U.S. inventory of distillates rose 700,000 barrels to 171.8 million barrels in the October 2 week, about 30 percent above the five-year average and the highest since January 1983, according to the Energy Information Administration. Analysts had forecast Wednesday's new data would show a 300,000 barrel rise.
"Although the distillate stock increase ... was modest, it ran counter to seasonal trends and increased the huge supply surplus," said Jim Ritterbusch, President of Ritterbusch & Associates, arguing it was bearish for distillates prices.
Weather forecasters tend to agree the U.S. Northeast, the world's largest heating oil market, is in for a winter of severe storms and frequent blasts of arctic air.
But since heating oil use is mostly confined to the Northeast, a big reduction in the distillate overhang will also require a meaningful rise in transportation and industrial demand for diesel as the economy mends.
"We see that about a year away," Schork said.
"No matter how you look at the ... situation there is a glut in the U.S. and many other consuming nations around the world," said Dominick Chirichella, senior partner at Energy Management Institute, in Point Pleasant, New Jersey.
"It is going to take a very strong economic recovery and some seriously cold weather to impact what will likely be distillate stocks at or near maximum capacity before the start of the main part of the winter heating season."
ALL FUEL STOCKS UP
Distillate stockpiles, up 40 percent from year-ago levels, have climbed as demand over the past four weeks hovered at 3.40 million barrels per day, down a whopping 9.5 percent from a year ago, EIA said.
U.S. stocks of heating oil rose 400,000 barrels at 51.6 million, up 33 percent from a year ago, with the overhang in the East Coast even more pronounced, 53.5 percent above last year.
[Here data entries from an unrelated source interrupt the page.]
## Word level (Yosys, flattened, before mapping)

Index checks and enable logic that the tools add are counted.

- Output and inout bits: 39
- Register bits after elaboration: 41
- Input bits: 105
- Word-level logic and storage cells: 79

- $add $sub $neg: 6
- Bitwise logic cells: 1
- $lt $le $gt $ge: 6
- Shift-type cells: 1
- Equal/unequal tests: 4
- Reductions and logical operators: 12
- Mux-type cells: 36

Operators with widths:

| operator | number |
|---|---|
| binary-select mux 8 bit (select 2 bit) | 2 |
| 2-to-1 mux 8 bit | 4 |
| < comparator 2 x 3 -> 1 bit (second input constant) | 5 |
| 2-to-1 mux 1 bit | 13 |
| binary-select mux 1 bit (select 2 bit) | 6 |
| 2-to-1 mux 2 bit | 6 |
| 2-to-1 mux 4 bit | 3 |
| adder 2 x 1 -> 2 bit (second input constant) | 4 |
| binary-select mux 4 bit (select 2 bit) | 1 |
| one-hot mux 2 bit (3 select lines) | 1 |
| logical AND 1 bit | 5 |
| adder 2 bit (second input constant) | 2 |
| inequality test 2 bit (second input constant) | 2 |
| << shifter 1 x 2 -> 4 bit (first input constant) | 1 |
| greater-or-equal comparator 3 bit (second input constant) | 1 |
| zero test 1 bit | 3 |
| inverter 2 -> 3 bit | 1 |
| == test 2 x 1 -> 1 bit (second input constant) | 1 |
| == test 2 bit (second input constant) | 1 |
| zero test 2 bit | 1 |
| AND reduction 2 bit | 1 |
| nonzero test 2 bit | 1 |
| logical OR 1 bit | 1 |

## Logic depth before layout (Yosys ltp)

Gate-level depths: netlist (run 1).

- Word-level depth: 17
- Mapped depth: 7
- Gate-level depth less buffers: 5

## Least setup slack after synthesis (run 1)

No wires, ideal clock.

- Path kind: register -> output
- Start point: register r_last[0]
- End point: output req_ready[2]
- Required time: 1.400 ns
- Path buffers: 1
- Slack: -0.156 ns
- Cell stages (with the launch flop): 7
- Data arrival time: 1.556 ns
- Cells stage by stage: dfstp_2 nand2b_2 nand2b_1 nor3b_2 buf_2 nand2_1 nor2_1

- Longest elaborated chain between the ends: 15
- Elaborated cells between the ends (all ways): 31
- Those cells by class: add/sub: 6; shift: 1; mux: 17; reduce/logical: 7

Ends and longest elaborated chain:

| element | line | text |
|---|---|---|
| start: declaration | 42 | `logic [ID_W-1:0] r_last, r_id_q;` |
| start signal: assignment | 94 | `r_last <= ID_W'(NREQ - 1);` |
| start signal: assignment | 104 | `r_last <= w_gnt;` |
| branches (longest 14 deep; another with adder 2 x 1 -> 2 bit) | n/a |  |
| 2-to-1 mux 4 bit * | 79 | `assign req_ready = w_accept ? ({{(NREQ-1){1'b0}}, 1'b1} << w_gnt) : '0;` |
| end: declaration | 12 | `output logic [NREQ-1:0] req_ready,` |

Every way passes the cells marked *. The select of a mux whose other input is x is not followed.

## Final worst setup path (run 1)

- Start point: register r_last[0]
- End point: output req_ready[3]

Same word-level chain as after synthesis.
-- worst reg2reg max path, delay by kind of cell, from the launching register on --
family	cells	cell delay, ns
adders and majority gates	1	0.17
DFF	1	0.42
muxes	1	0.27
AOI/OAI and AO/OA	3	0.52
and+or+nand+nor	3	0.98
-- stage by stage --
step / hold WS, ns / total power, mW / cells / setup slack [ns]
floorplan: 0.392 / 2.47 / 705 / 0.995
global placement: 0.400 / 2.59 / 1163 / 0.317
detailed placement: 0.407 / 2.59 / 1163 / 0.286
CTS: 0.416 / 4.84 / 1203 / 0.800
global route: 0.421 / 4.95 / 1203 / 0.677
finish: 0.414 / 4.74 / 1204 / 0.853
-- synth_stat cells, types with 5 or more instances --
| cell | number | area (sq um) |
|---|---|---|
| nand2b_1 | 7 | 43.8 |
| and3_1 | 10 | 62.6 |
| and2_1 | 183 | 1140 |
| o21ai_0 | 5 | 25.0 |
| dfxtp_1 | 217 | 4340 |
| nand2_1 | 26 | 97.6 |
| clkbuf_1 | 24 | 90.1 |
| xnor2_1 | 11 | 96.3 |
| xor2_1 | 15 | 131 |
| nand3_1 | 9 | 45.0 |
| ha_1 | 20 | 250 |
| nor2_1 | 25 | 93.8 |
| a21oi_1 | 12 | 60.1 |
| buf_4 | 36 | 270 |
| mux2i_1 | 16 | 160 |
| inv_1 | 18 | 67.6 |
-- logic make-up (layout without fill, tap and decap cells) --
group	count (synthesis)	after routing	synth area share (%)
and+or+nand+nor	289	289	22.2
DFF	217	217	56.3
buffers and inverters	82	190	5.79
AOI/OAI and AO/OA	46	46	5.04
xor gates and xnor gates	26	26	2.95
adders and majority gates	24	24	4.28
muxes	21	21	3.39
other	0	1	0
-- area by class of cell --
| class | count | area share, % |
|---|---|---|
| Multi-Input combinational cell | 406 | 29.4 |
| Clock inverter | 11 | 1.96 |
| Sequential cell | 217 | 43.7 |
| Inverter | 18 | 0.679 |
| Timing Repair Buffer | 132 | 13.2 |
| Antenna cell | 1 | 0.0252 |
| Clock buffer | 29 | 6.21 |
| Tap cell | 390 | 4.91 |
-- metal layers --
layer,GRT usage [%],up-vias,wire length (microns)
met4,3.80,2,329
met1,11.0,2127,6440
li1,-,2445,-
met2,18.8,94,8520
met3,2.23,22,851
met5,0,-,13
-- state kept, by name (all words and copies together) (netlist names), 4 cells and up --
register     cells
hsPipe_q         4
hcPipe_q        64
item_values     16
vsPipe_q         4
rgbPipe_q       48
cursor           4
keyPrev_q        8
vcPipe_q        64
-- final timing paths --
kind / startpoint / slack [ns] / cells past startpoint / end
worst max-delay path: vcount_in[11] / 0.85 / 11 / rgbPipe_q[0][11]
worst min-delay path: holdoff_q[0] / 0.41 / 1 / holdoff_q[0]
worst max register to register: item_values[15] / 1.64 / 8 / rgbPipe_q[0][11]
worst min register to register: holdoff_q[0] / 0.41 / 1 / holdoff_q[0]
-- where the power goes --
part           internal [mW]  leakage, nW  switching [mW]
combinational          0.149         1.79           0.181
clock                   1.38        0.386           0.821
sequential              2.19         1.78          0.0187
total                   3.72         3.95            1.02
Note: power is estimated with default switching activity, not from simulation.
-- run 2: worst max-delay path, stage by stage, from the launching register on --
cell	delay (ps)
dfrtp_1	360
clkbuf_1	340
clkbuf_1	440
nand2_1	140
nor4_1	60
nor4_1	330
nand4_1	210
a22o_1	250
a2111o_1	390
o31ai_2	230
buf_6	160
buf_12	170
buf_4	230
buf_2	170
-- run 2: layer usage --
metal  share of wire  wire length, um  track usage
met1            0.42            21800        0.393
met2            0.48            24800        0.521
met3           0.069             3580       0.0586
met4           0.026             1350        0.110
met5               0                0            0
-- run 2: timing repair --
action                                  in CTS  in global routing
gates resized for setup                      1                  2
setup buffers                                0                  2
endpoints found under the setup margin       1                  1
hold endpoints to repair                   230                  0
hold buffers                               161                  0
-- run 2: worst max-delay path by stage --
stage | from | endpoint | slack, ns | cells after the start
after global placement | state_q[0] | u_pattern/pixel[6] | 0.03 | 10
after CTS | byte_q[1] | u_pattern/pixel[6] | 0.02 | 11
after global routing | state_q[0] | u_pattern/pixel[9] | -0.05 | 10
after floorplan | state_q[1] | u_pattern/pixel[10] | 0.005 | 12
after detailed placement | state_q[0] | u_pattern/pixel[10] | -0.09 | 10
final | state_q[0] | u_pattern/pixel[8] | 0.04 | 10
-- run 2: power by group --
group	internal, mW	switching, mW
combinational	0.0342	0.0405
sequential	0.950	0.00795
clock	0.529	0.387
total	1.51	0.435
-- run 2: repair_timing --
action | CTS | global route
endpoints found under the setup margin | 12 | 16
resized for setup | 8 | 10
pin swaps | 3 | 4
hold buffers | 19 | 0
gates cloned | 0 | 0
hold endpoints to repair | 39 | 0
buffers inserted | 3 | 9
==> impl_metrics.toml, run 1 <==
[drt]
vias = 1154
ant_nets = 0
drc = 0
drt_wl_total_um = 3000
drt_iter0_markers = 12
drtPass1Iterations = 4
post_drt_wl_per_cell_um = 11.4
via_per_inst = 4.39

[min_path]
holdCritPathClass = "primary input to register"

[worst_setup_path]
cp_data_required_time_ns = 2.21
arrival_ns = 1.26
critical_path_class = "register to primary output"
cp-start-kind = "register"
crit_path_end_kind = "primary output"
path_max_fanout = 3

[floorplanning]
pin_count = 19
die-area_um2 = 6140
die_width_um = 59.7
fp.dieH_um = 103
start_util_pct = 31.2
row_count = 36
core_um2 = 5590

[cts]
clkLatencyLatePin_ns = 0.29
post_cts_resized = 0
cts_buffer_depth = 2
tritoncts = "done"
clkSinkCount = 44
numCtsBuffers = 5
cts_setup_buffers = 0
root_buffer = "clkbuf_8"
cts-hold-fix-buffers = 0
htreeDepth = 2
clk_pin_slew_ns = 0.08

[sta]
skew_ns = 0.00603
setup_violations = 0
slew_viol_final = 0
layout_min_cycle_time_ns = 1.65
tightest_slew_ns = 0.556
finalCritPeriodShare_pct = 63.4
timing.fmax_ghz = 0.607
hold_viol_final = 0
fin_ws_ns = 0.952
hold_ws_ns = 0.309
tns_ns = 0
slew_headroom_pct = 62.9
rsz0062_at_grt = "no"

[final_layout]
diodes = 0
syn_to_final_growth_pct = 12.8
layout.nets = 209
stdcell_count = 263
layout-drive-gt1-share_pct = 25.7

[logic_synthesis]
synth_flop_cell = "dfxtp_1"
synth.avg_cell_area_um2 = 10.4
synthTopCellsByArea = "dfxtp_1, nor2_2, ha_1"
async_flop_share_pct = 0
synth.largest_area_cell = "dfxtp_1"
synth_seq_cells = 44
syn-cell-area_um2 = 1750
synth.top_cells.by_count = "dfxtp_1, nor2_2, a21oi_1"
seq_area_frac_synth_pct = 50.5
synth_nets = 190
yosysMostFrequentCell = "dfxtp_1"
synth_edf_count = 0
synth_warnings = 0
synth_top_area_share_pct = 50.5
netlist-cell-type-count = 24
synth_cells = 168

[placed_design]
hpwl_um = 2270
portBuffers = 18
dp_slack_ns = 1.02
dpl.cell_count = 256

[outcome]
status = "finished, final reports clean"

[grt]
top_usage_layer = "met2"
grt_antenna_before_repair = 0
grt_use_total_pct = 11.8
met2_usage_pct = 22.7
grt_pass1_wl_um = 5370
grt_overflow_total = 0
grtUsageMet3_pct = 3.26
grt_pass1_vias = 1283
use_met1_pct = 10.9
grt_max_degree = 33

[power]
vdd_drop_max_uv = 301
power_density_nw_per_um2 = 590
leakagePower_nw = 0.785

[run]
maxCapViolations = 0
## config.mk

```make
export PLATFORM = sky130hd
export DESIGN_NAME = alu_seq
export DESIGN_NICKNAME = d
export VERILOG_FILES = /design/src/rtl/alu_pkg.sv /design/src/rtl/alu_comb.sv /design/src/rtl/alu_seq.sv
export SDC_FILE = /design/constraint.sdc
export NUM_CORES = 1
export LEC_CHECK = 0
export ABC_CLOCK_PERIOD_IN_PS = 5310
export BUFFER_PORTS_ARGS = -buffer_cell sky130_fd_sc_hd__clkbuf_2
export CAP_MARGIN = 15
export CORE_ASPECT_RATIO = 1.75
export CORE_UTILIZATION = 40
export DETAILED_ROUTE_END_ITERATION = 12
export PLACE_DENSITY = 0.53
export SLEW_MARGIN = 15
export SYNTH_ARGS = -nofsm -noshare
export SYNTH_HDL_FRONTEND = slang
export SYNTH_SLANG_ARGS = --single-unit
```

## constraint.sdc

```tcl
create_clock -name clk -period 5.31 [get_ports clk]
set_input_delay 0 -clock clk [delete_from_list [all_inputs] [get_ports clk]]
set_output_delay 0 -clock clk [all_outputs]
set_load 0.1 [all_outputs]
```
U.S. supply of natural gas, the key heating fuel in the Midwest, has hit a record 3.589 trillion cubic feet.
"This year, inventories are unusually high for all winter fuels," EIA said in a report last week. "As the economic downturn deepened throughout 2008 and 2009, energy demand fell, but supply was relatively slow to respond."
Heating oil futures, a proxy for wholesale prices, stood at $1.77 per gallon Wednesday, down sharply from a record high of over $4 last year. The average U.S. household will pay 8 percent less in heating costs this winter, EIA said in its winter fuels outlook on Tuesday.
Tim Evans, analyst at Citi Futures Perspective, said a repeat of the draw of 34.4 million barrels seen in the frigid winter of 2002-03 from current levels pulls inventory to 137.4 million barrels at the end of April, a little above where they normally are in the fourth-quarter in the past five years.
"We cannot get from this glut to a neutral or bullish stock level based on one colder-than-normal heating season," Evans told Reuters. "Inventories are so high that it will take more like 18 months to get them to normal levels."
MARKET ENCOURAGES STORAGE
One reason for rising distillate stocks is a steeper contango -- or higher price for further-out futures contracts relative to the front month -- in heating oil versus benchmark crude. That is encouraging domestic refiners to maximize fuel production despite lackluster profit margins, analysts said.
"It's better for refiners to refine crude oil into products, then store those products," for future sale, Schork said.
The distillate supply rise is negative for heatoil refining margins and bearish for fuel prices, said Paul Horsnell, head of commodities research at Barclays Capital in London.
The November heating oil crack, or profit margin from turning crude oil into the fuel, was $5.30 per barrel Wednesday, down from about $12 in the summer.
"While gasoline demand looks fine, distillate demand remains very weak," with an 11.6 percent year-on-year decline for September-to-date, Horsnell wrote in a report last week.